まあ,そんな内容ですが,お涙頂戴の作り話というよりは,教育的雰囲気の漂う作り。でも,個人的にはそんなに嫌いではありません。主人公の夫役が佐藤B作であったり,育子の両親が天宮 良と有森成美だったり,なんだか懐かしいキャスティングです。

新宿角川シネマ 『誘拐ラプソディー
最後に観たのは,榊 英雄監督最新作。この作品はちょっと前に話題になりましたね。この作品には押尾 学が出演していたが,彼が逮捕され,もう撮影は終わっていた本作は公開できなくなり,彼の出演場面を監督自身が代役して取り直したという作品。でも,もうすっかり,ニュースでも押尾ネタがなくなったように,満を持して公開されたこの作品も意外に話題にはならなかったのでしょうか。思ったよりも公開期間が短かったように思います。ところで,榊氏は俳優でもありますから,代役は余裕。全く違和感はありませんでした。

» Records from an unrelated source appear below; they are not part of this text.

## config.mk

```make
export PLATFORM = sky130hd
export DESIGN_NAME = bankcfg_codec
export DESIGN_NICKNAME = d
export VERILOG_FILES = /design/src/rtl/bcw_pkg.sv /design/src/rtl/bcw_encoder.sv /design/src/rtl/bcw_decoder.sv /design/src/rtl/bcw_window.sv /design/src/rtl/bankcfg_codec.sv
export SDC_FILE = /design/constraint.sdc
export NUM_CORES = 1
export LEC_CHECK = 0
export BUFFER_PORTS_ARGS = -buffer_cell sky130_fd_sc_hd__clkbuf_2
export CAP_MARGIN = 40
export CELL_PAD_IN_SITES_DETAIL_PLACEMENT = 0
export CELL_PAD_IN_SITES_GLOBAL_PLACEMENT = 1
export CORE_MARGIN = 5
export CORE_UTILIZATION = 31
export DETAILED_ROUTE_END_ITERATION = 7
export GPL_ROUTABILITY_DRIVEN = 0
export PLACE_DENSITY = 0.95
export SLEW_MARGIN = 20
export SYNTH_ARGS = -nofsm -noshare
export SYNTH_HDL_FRONTEND = slang
export SYNTH_SLANG_ARGS = --single-unit
```

## constraint.sdc

```tcl
create_clock -name vclk -period 5.5
set_input_delay 0.275 -clock vclk [all_inputs]
set_output_delay 0.275 -clock vclk [all_outputs]
set_load 0.005 [all_outputs]
```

本作は原作もあるが,簡単なストーリーはこんな感じ。高橋克典演じる主人公は借金と前科しかない人生に嫌気がさして,とある町の高台で自殺を試みる。桜の木で首を吊ろうとするが,枝は折れ,盗んできた会社の車の中でカッターを手首に当てるものの切る勇気はなく。どうしたもんか,考えあぐねていると,なんとその車から6歳の男の子が突如出てくる。はじめは邪魔だからといって追い払うが,家出をしてきたというこの少年の家は,その高台から見ることのできる豪邸で,父親は会社をいくつも持っているという。とっさに,刑務所で出会った誘拐マニアのじいさんの言葉を思い出す。子どもには家出を手伝うという名目で,誘拐を企てる。もう予告編で知らされていることだが,その父親を演じるのは哀川 翔ということで,職業はヤクザ。ちなみに,その妻を演じるのはYOU。今回は見所は少ないが,やはり存在感ありますね。そして,その子分の筆頭のヤクザを演じるのは菅田 俊。木下ほうかの顔もあります。そんなヤクザの中に当初押尾が演じていた人物もいます。そんなことで,警察ばりの設備を整えて,息子を探し,犯人を懲らしめようとする父親。そうとは知らず,計画を立てる主人公。またまたそんなことも知らず,楽しいおじさんと一緒に家出を楽しむ息子。まあ,そんなドタバタ劇ですが,けっこう見所満載で面白いコメディであると同時に,いくつかの家族の物語でもあります。高橋克典の役どころも彼にしてはいい感じだし,特にこの子どもを演じる林 遼威君が素晴らしい。そういえば,榊監督の前作『ぼくのおばあちゃん』の子役も中学生だったけどとてもよかった。監督の妻である榊いずみ(旧姓:橘)さんとその子どもも出演していたらしい。はやり仲の良い家族を持っているからこその演出なのだろうか。まあ,そんな斬新な感じはしませんが,いい映画です。もっと多くの人に観て欲しい作品ですね。